> [Items from a dataset]
::::::

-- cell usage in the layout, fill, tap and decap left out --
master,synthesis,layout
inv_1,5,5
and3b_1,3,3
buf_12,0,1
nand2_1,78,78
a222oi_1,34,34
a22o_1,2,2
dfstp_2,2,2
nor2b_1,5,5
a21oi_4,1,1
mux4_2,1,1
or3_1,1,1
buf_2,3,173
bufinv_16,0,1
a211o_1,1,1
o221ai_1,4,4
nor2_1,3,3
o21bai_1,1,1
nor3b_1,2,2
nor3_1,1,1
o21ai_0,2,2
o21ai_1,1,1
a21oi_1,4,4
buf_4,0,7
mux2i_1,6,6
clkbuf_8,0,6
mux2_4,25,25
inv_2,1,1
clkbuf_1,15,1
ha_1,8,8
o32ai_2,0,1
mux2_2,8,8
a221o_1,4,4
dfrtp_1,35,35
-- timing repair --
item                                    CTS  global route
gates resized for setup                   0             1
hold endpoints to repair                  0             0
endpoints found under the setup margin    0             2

::::::

> [Exercise details] Wherever the line holding "master,synthesis,layout" falls in the entries above, copy exactly from it through the line holding "o21ai_0,2,2", inclusive, and add nothing.

> [Solution to this problem]
master,synthesis,layout
inv_1,5,5
and3b_1,3,3
buf_12,0,1
nand2_1,78,78
a222oi_1,34,34
a22o_1,2,2
dfstp_2,2,2
nor2b_1,5,5
a21oi_4,1,1
mux4_2,1,1
or3_1,1,1
buf_2,3,173
bufinv_16,0,1
a211o_1,1,1
o221ai_1,4,4
nor2_1,3,3
o21bai_1,1,1
nor3b_1,2,2
nor3_1,1,1
o21ai_0,2,2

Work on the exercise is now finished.